FULL BODY TRACKING USING FUSION DEPTH SENSING

Organization Name

Microsoft Technology Licensing, LLC

Inventor(s)

Ruben Caballero of San Jose CA (US)

Jouya Jadidian of Mountain View CA (US)

FULL BODY TRACKING USING FUSION DEPTH SENSING - A simplified explanation of the abstract

This abstract first appeared for US patent application 17838139 titled 'FULL BODY TRACKING USING FUSION DEPTH SENSING

Simplified Explanation

Techniques in this patent application involve using radar sensor devices on a wearable device to detect, measure, and track the location of objects. The radar sensors generate and evaluate radar signals from the wearable device and its surroundings. Objects within the field of view that reflect radar signals will produce return signals with specific characteristics.

• Radar sensors on a wearable device detect and track the location of objects.
• Radar signals are generated, captured, and evaluated by the sensors.
• Objects within the field of view reflect radar signals and produce return signals.
• Return signals have characteristic time of arrival, angle of arrival, and frequency shift.
• Processing the return signals allows determination of distance, direction, and identification of objects.
• Object information can be further resolved by correlating with measurements from cameras or inertial measurement units.

Potential applications of this technology:

• Augmented reality: Radar sensors on a wearable device can enhance augmented reality experiences by detecting and tracking objects in the user's environment.
• Navigation and obstacle avoidance: The technology can be used to provide real-time information about the location and movement of objects, aiding navigation and avoiding obstacles.
• Security and surveillance: Radar sensors on wearable devices can be used for security and surveillance purposes, detecting and tracking objects in the vicinity.

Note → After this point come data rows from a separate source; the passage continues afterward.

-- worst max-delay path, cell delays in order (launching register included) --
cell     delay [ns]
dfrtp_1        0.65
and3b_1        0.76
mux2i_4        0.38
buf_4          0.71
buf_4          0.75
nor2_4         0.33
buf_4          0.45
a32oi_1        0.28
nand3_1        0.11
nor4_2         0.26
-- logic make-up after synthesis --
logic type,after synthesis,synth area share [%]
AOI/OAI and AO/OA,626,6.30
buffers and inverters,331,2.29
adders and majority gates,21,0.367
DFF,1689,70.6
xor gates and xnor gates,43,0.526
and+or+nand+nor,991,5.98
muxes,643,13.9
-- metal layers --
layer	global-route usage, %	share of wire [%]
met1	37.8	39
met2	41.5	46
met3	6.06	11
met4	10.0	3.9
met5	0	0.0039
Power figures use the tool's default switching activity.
### config.mk
export PLATFORM = sky130hd
export DESIGN_NAME = stream_reduction_unit
export DESIGN_NICKNAME = d
export VERILOG_FILES = /design/src/rtl/sru_pkg.sv /design/src/rtl/sru_front.sv /design/src/rtl/sru_queue.sv /design/src/rtl/sru_back.sv /design/src/rtl/stream_reduction_unit.sv
export SDC_FILE = /design/constraint.sdc
export NUM_CORES = 2
export LEC_CHECK = 0
export ABC_AREA = 1
export BUFFER_PORTS_ARGS = -buffer_cell sky130_fd_sc_hd__buf_2
export CELL_PAD_IN_SITES_DETAIL_PLACEMENT = 0
export CELL_PAD_IN_SITES_GLOBAL_PLACEMENT = 2
export CORE_MARGIN = 4
export CORE_UTILIZATION = 40
export CTS_CLUSTER_SIZE = 25
export DETAILED_ROUTE_END_ITERATION = 7
export GPL_TIMING_DRIVEN = 0
export PLACE_DENSITY_LB_ADDON = 0.25
export SLEW_MARGIN = 40
export SYNTH_ARGS = -nofsm -noshare
export SYNTH_HDL_FRONTEND = slang
export SYNTH_SLANG_ARGS = --single-unit
### constraint.sdc
create_clock -name i_clk -period 12.6 [get_ports i_clk]
set_input_delay 1.89 -clock i_clk [delete_from_list [all_inputs] [get_ports i_clk]]
set_output_delay 1.89 -clock i_clk [all_outputs]
set_load 0.005 [all_outputs]
### src/rtl/sru_pkg.sv
package sru_pkg;

    localparam int DATA_W        = 32;
    localparam int ACC_W         = 64;
    localparam int MAX_GROUP_LEN = 4096;
    localparam int FRAC_BITS     = 16;
    localparam int CNT_W         = $clog2(MAX_GROUP_LEN + 1);
    localparam int POS_W         = $clog2(MAX_GROUP_LEN);
    localparam int MODE_W        = 4;
    localparam int QUEUE_DEPTH   = 2;
    localparam int QPTR_W        = $clog2(QUEUE_DEPTH);
    localparam int QCNT_W        = $clog2(QUEUE_DEPTH + 1);
    localparam int DIV_CNT_W     = $clog2(ACC_W);

    localparam logic [MODE_W-1:0] MODE_SUM    = 4'd0;
    localparam logic [MODE_W-1:0] MODE_MEAN   = 4'd1;
    localparam logic [MODE_W-1:0] MODE_PROD   = 4'd2;
    localparam logic [MODE_W-1:0] MODE_MAX    = 4'd3;
    localparam logic [MODE_W-1:0] MODE_MIN    = 4'd4;
    localparam logic [MODE_W-1:0] MODE_ARGMAX = 4'd5;
    localparam logic [MODE_W-1:0] MODE_ARGMIN = 4'd6;
    localparam logic [MODE_W-1:0] MODE_ANY    = 4'd7;
    localparam logic [MODE_W-1:0] MODE_ALL    = 4'd8;

    localparam logic signed [DATA_W-1:0] ONE_FIXED = DATA_W'(64'd1 << FRAC_BITS);
    localparam logic signed [DATA_W-1:0] DATA_MAX  = {1'b0, {(DATA_W-1){1'b1}}};
    localparam logic signed [DATA_W-1:0] DATA_MIN  = {1'b1, {(DATA_W-1){1'b0}}};

    typedef struct packed {
        logic signed [DATA_W-1:0] value;
        logic                     last;
    } t_in;

    typedef struct packed {
        logic signed [DATA_W-1:0] result;
        logic                     saturated;
    } t_out;

    typedef struct packed {
        logic [MODE_W-1:0]       mode;
        logic signed [ACC_W-1:0] acc;
        logic [CNT_W-1:0]        count;
        logic [POS_W-1:0]        best;
        logic                    ovf;
    } t_job;

    function automatic logic f_fits32(input logic signed [ACC_W-1:0] x);
        return (x[ACC_W-1:DATA_W-1] == '0) || (x[ACC_W-1:DATA_W-1] == '1);
    endfunction

    function automatic logic signed [DATA_W-1:0] f_sat32(input logic signed [ACC_W-1:0] x);
        logic signed [DATA_W-1:0] r;
        if (f_fits32(x)) begin
            r = x[DATA_W-1:0];
        end else if (x[ACC_W-1]) begin
            r = DATA_MIN;
        end else begin
            r = DATA_MAX;
        end
        return r;
    endfunction

    function automatic logic signed [ACC_W-1:0] f_sext(input logic signed [DATA_W-1:0] x);
        return {{(ACC_W-DATA_W){x[DATA_W-1]}}, x};
    endfunction

    function automatic logic [MODE_W-1:0] f_mode(input logic [MODE_W-1:0] m);
        return (m > MODE_ALL) ? MODE_SUM : m;
    endfunction

endpackage

### src/rtl/sru_front.sv
module sru_front (
    input  logic                              i_clk,
    input  logic                              i_rst_n,
    input  logic                              i_valid,
    input  sru_pkg::t_in                      i_data,
    output logic                              o_stall,
    input  logic [sru_pkg::MODE_W-1:0]        i_mode,
    input  logic                              i_queue_ready,
    output logic                              o_push,
    output sru_pkg::t_job                     o_job
);

    logic signed [sru_pkg::ACC_W-1:0]  r_acc, n_acc;
    logic [sru_pkg::CNT_W-1:0]         r_cnt, n_cnt;
    logic [sru_pkg::POS_W-1:0]         r_best, n_best;
    logic                              r_ovf, n_ovf;

    logic                              w_accept;
    logic [sru_pkg::MODE_W-1:0]        w_mode;
    logic signed [sru_pkg::ACC_W-1:0]  w_v;
    logic                              w_nz;
    logic signed [sru_pkg::DATA_W-1:0] w_a_sat;
    logic signed [sru_pkg::ACC_W-1:0]  w_prod;
    logic signed [sru_pkg::ACC_W-1:0]  w_prod_sh;

    assign o_stall   = !i_queue_ready;
    assign w_accept  = i_valid && !o_stall;
    assign w_mode    = sru_pkg::f_mode(i_mode);
    assign w_v       = sru_pkg::f_sext(i_data.value);
    assign w_nz      = (i_data.value != '0);
    assign w_a_sat   = sru_pkg::f_sat32(r_acc);
    assign w_prod    = w_a_sat * i_data.value;
    assign w_prod_sh = w_prod >>> sru_pkg::FRAC_BITS;

    always_comb begin
        n_acc  = r_acc;
        n_cnt  = r_cnt;
        n_best = r_best;
        n_ovf  = r_ovf;
        if (r_cnt >= sru_pkg::CNT_W'(sru_pkg::MAX_GROUP_LEN)) begin
            n_ovf = 1'b1;
        end else if (r_cnt == '0) begin
            if (w_mode == sru_pkg::MODE_ANY || w_mode == sru_pkg::MODE_ALL) begin
                n_acc = {{(sru_pkg::ACC_W-1){1'b0}}, w_nz};
            end else begin
                n_acc = w_v;
            end
            n_best = '0;
            n_cnt  = sru_pkg::CNT_W'(1);
        end else begin
            case (w_mode) inside
                sru_pkg::MODE_PROD: begin
                    if (!sru_pkg::f_fits32(r_acc) || !sru_pkg::f_fits32(w_prod_sh)) begin
                        n_ovf = 1'b1;
                    end
                    n_acc = sru_pkg::f_sext(sru_pkg::f_sat32(w_prod_sh));
                end
                sru_pkg::MODE_MAX, sru_pkg::MODE_ARGMAX: begin
                    if (w_v > r_acc) begin
                        n_acc = w_v;
                        if (w_mode == sru_pkg::MODE_ARGMAX) begin
                            n_best = r_cnt[sru_pkg::POS_W-1:0];
                        end
                    end
                end
                sru_pkg::MODE_MIN, sru_pkg::MODE_ARGMIN: begin
                    if (w_v < r_acc) begin
                        n_acc = w_v;
                        if (w_mode == sru_pkg::MODE_ARGMIN) begin
                            n_best = r_cnt[sru_pkg::POS_W-1:0];
                        end
                    end
                end
                sru_pkg::MODE_ANY: begin
                    n_acc = {{(sru_pkg::ACC_W-1){1'b0}}, (r_acc != '0) || w_nz};
                end
                sru_pkg::MODE_ALL: begin
                    n_acc = {{(sru_pkg::ACC_W-1){1'b0}}, (r_acc != '0) && w_nz};
                end
                default: begin
                    n_acc = r_acc + w_v;
                end
            endcase
            n_cnt = r_cnt + 1'b1;
        end
    end

    assign o_push     = w_accept && i_data.last;
    assign o_job.mode  = w_mode;
    assign o_job.acc   = n_acc;
    assign o_job.count = n_cnt;
    assign o_job.best  = n_best;
    assign o_job.ovf   = n_ovf;

    always_ff @(posedge i_clk) begin
        if (!i_rst_n) begin
            r_acc  <= '0;
            r_cnt  <= '0;
            r_best <= '0;
            r_ovf  <= 1'b0;
        end else if (w_accept) begin
            if (i_data.last) begin
                r_acc  <= '0;
                r_cnt  <= '0;
                r_best <= '0;
                r_ovf  <= 1'b0;
            end else begin
                r_acc  <= n_acc;
                r_cnt  <= n_cnt;
                r_best <= n_best;
                r_ovf  <= n_ovf;
            end
        end
    end

    a_cnt_bound: assert property (@(posedge i_clk) disable iff (!i_rst_n)
        r_cnt <= sru_pkg::CNT_W'(sru_pkg::MAX_GROUP_LEN))
        else $error("element count above group limit");

    a_group_clear: assert property (@(posedge i_clk) disable iff (!i_rst_n)
        (w_accept && i_data.last) |=> (r_cnt == '0 && !r_ovf && r_acc == '0))
        else $error("group state not cleared after last element");

endmodule

### src/rtl/sru_queue.sv
module sru_queue (
    input  logic          i_clk,
    input  logic          i_rst_n,
    input  logic          i_push,
    input  sru_pkg::t_job i_job,
    output logic          o_ready,
    output logic          o_valid,
    output sru_pkg::t_job o_job,
    input  logic          i_pop
);

    sru_pkg::t_job              r_mem [sru_pkg::QUEUE_DEPTH];
    logic [sru_pkg::QPTR_W-1:0] r_wr_ptr;
    logic [sru_pkg::QPTR_W-1:0] r_rd_ptr;
    logic [sru_pkg::QCNT_W-1:0] r_count;

    assign o_ready = (r_count < sru_pkg::QCNT_W'(sru_pkg::QUEUE_DEPTH));
    assign o_valid = (r_count != '0);
    assign o_job   = r_mem[r_rd_ptr];

    always_ff @(posedge i_clk) begin
        if (i_push) begin
            r_mem[r_wr_ptr] <= i_job;
        end
    end

    always_ff @(posedge i_clk) begin
        if (!i_rst_n) begin
            r_wr_ptr <= '0;
            r_rd_ptr <= '0;
            r_count  <= '0;
        end else begin
            if (i_push) begin
                r_wr_ptr <= r_wr_ptr + 1'b1;
            end
            if (i_pop) begin
                r_rd_ptr <= r_rd_ptr + 1'b1;
            end
            if (i_push && !i_pop) begin
                r_count <= r_count + 1'b1;
            end else if (!i_push && i_pop) begin
                r_count <= r_count - 1'b1;
            end
        end
    end

    a_no_overflow: assert property (@(posedge i_clk) disable iff (!i_rst_n)
        i_push |-> (r_count < sru_pkg::QCNT_W'(sru_pkg::QUEUE_DEPTH)))
        else $error("push into full queue");

    a_no_underflow: assert property (@(posedge i_clk) disable iff (!i_rst_n)
        i_pop |-> (r_count != '0))
        else $error("pop from empty queue");

endmodule

### src/rtl/sru_back.sv
module sru_back (
    input  logic          i_clk,
    input  logic          i_rst_n,
    input  logic          i_job_valid,
    input  sru_pkg::t_job i_job,
    output logic          o_pop,
    output logic          o_valid,
    output sru_pkg::t_out o_data,
    input  logic          i_stall
);

    typedef enum logic [2:0] {
        ST_IDLE = 3'b001,
        ST_DIV  = 3'b010,
        ST_DONE = 3'b100
    } t_back_state;

    t_back_state                       r_state;
    logic                              r_out_valid;
    sru_pkg::t_out                     r_out;
    logic [sru_pkg::ACC_W-1:0]         r_quo;
    logic [sru_pkg::CNT_W-1:0]         r_rem;
    logic [sru_pkg::CNT_W-1:0]         r_den;
    logic                              r_neg;
    logic                              r_div_ovf;
    logic [sru_pkg::DIV_CNT_W-1:0]     r_div_cnt;

    logic                              w_out_free;
    logic                              w_is_mean;
    logic                              w_load_fin;
    logic                              w_load_div;
    logic                              w_div_step;
    logic                              w_load_mean;
    logic [sru_pkg::ACC_W-1:0]         w_abs;
    logic [sru_pkg::CNT_W:0]           w_rem_sh;
    logic                              w_ge;
    logic signed [sru_pkg::ACC_W-1:0]  w_q_signed;
    logic signed [sru_pkg::DATA_W-1:0] w_mean_result;
    logic signed [sru_pkg::ACC_W-1:0]  w_pos_scaled;
    logic signed [sru_pkg::DATA_W-1:0] w_fin_result;
    logic                              w_fin_sat;

    assign w_out_free  = !r_out_valid || !i_stall;
    assign w_is_mean   = (i_job.mode == sru_pkg::MODE_MEAN);
    assign o_pop       = (r_state == ST_IDLE) && i_job_valid && (w_is_mean || w_out_free);
    assign w_load_fin  = o_pop && !w_is_mean;
    assign w_load_div  = o_pop && w_is_mean;
    assign w_div_step  = (r_state == ST_DIV);
    assign w_load_mean = (r_state == ST_DONE) && w_out_free;

    assign w_abs    = i_job.acc[sru_pkg::ACC_W-1] ? (-i_job.acc) : i_job.acc;
    assign w_rem_sh = {r_rem, r_quo[sru_pkg::ACC_W-1]};
    assign w_ge     = (w_rem_sh >= {1'b0, r_den});

    assign w_q_signed    = r_neg ? (-r_quo) : r_quo;
    assign w_mean_result = sru_pkg::f_sat32(w_q_signed);
    assign w_pos_scaled  = {{(sru_pkg::ACC_W-sru_pkg::POS_W){1'b0}}, i_job.best}
                           << sru_pkg::FRAC_BITS;

    always_comb begin
        w_fin_result = sru_pkg::f_sat32(i_job.acc);
        w_fin_sat    = i_job.ovf;
        case (i_job.mode) inside
            sru_pkg::MODE_MAX, sru_pkg::MODE_MIN: begin
                w_fin_result = sru_pkg::f_sat32(i_job.acc);
            end
            sru_pkg::MODE_ARGMAX, sru_pkg::MODE_ARGMIN: begin
                w_fin_result = sru_pkg::f_sat32(w_pos_scaled);
            end
            sru_pkg::MODE_ANY, sru_pkg::MODE_ALL: begin
                w_fin_result = (i_job.acc != '0) ? sru_pkg::ONE_FIXED : '0;
            end
            default: begin
                w_fin_sat = i_job.ovf || !sru_pkg::f_fits32(i_job.acc);
            end
        endcase
    end

    always_ff @(posedge i_clk) begin
        if (!i_rst_n) begin
            r_state     <= ST_IDLE;
            r_out_valid <= 1'b0;
            r_div_cnt   <= '0;
        end else begin
            if (w_load_fin || w_load_mean) begin
                r_out_valid <= 1'b1;
            end else if (!i_stall) begin
                r_out_valid <= 1'b0;
            end
            unique case (r_state)
                ST_IDLE: begin
                    if (w_load_div) begin
                        r_state   <= ST_DIV;
                        r_div_cnt <= sru_pkg::DIV_CNT_W'(sru_pkg::ACC_W - 1);
                    end
                end
                ST_DIV: begin
                    if (r_div_cnt == '0) begin
                        r_state <= ST_DONE;
                    end else begin
                        r_div_cnt <= r_div_cnt - 1'b1;
                    end
                end
                ST_DONE: begin
                    if (w_out_free) begin
                        r_state <= ST_IDLE;
                    end
                end
                default: begin
                    r_state <= ST_IDLE;
                end
            endcase
        end
    end

    always_ff @(posedge i_clk) begin
        if (w_load_fin) begin
            r_out.result    <= w_fin_result;
            r_out.saturated <= w_fin_sat;
        end else if (w_load_mean) begin
            r_out.result    <= w_mean_result;
            r_out.saturated <= r_div_ovf;
        end
        if (w_load_div) begin
            r_quo     <= w_abs;
            r_rem     <= '0;
            r_den     <= i_job.count;
            r_neg     <= i_job.acc[sru_pkg::ACC_W-1];
            r_div_ovf <= i_job.ovf;
        end else if (w_div_step) begin
            r_quo <= {r_quo[sru_pkg::ACC_W-2:0], w_ge};
            r_rem <= w_ge ? sru_pkg::CNT_W'(w_rem_sh - {1'b0, r_den})
                          : w_rem_sh[sru_pkg::CNT_W-1:0];
        end
    end

    assign o_valid = r_out_valid;
    assign o_data  = r_out;

    a_div_nonzero: assert property (@(posedge i_clk) disable iff (!i_rst_n)
        (r_state == ST_DIV) |-> (r_den != '0))
        else $error("mean division by zero count");

endmodule

### src/rtl/stream_reduction_unit.sv
// Channel    Direction  Handshake                 Payload
// input      in         i_valid / o_stall         i_data   (value, last)
// result     out        o_valid / i_stall         o_data   (result, saturated)
// config     in         i_cfg_valid / o_cfg_ready i_cfg_data (reduce_mode)
//
// Elements are taken one per cycle; the input stalls only while two finished groups wait.
// A group result passes through the job queue and then the output register before it reaches o_data.
// Mean adds a 64-step radix-2 divider between the job queue and the output register.
// Synchronous active-low reset clears the mode to sum and the running group state.
// A stalled result holds in the output register while the next group keeps accumulating.
module stream_reduction_unit (
    input  logic                       i_clk,
    input  logic                       i_rst_n,
    input  logic                       i_valid,
    input  sru_pkg::t_in               i_data,
    output logic                       o_stall,
    output logic                       o_valid,
    output sru_pkg::t_out              o_data,
    input  logic                       i_stall,
    input  logic                       i_cfg_valid,
    input  logic [sru_pkg::MODE_W-1:0] i_cfg_data,
    output logic                       o_cfg_ready
);

    logic [sru_pkg::MODE_W-1:0] r_mode;
    logic                       w_push;
    logic                       w_queue_ready;
    logic                       w_job_valid;
    logic                       w_pop;
    sru_pkg::t_job              w_job_in;
    sru_pkg::t_job              w_job_out;

    assign o_cfg_ready = 1'b1;

    always_ff @(posedge i_clk) begin
        if (!i_rst_n) begin
            r_mode <= sru_pkg::MODE_SUM;
        end else if (i_cfg_valid && o_cfg_ready) begin
            r_mode <= i_cfg_data;
        end
    end

    sru_front u_front (
        .i_clk         (i_clk),
        .i_rst_n       (i_rst_n),
        .i_valid       (i_valid),
        .i_data        (i_data),
        .o_stall       (o_stall),
        .i_mode        (r_mode),
        .i_queue_ready (w_queue_ready),
        .o_push        (w_push),
        .o_job         (w_job_in)
    );

    sru_queue u_queue (
        .i_clk   (i_clk),
        .i_rst_n (i_rst_n),
        .i_push  (w_push),
        .i_job   (w_job_in),
        .o_ready (w_queue_ready),
        .o_valid (w_job_valid),
        .o_job   (w_job_out),
        .i_pop   (w_pop)
    );

    sru_back u_back (
        .i_clk       (i_clk),
        .i_rst_n     (i_rst_n),
        .i_job_valid (w_job_valid),
        .i_job       (w_job_out),
        .o_pop       (w_pop),
        .o_valid     (o_valid),
        .o_data      (o_data),
        .i_stall     (i_stall)
    );

endmodule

Problems solved by this technology:

• Limited visibility: Radar sensors can detect objects even in low visibility conditions such as darkness, fog, or smoke.
• Real-time tracking: The technology allows for real-time tracking of objects, providing up-to-date information on their location and movement.
• Object identification: By analyzing radar characteristics, the technology can identify objects, aiding in their classification and tracking.

Benefits of this technology:

• Enhanced situational awareness: Radar sensors on wearable devices provide users with a better understanding of their surroundings, improving safety and decision-making.
• Versatility: Radar sensors can be used in various applications and environments, making them adaptable to different use cases.
• Complementary to other sensors: By combining radar data with data from cameras or inertial measurement units, more accurate and comprehensive object information can be obtained.

Original Abstract Submitted

Techniques disclosed herein may be utilized to detect, measure, and/or track the location of objects via radar sensor devices that are affixed to a wearable device. Each of the radar sensors (e.g., MIMIC radar sensor) generates, captures, and evaluates radar signals associated with the wearable device (e.g., HMD) and the surrounding environment. Objects located within the field of view with sufficient reflectivity will result in radar return signals each with a characteristic time of arrival (TOA), angle of arrival (AOA), and frequency shift (Doppler shift). The sensed return signals can be processed to determine distance and direction, as well as identification of the objects based on radar characteristics of the object (e.g., radar back-scatter or cross-section pattern). Object information, including position and identification, may be further resolved based on correlation with measurements from one or more of the digital cameras or inertial measurement units.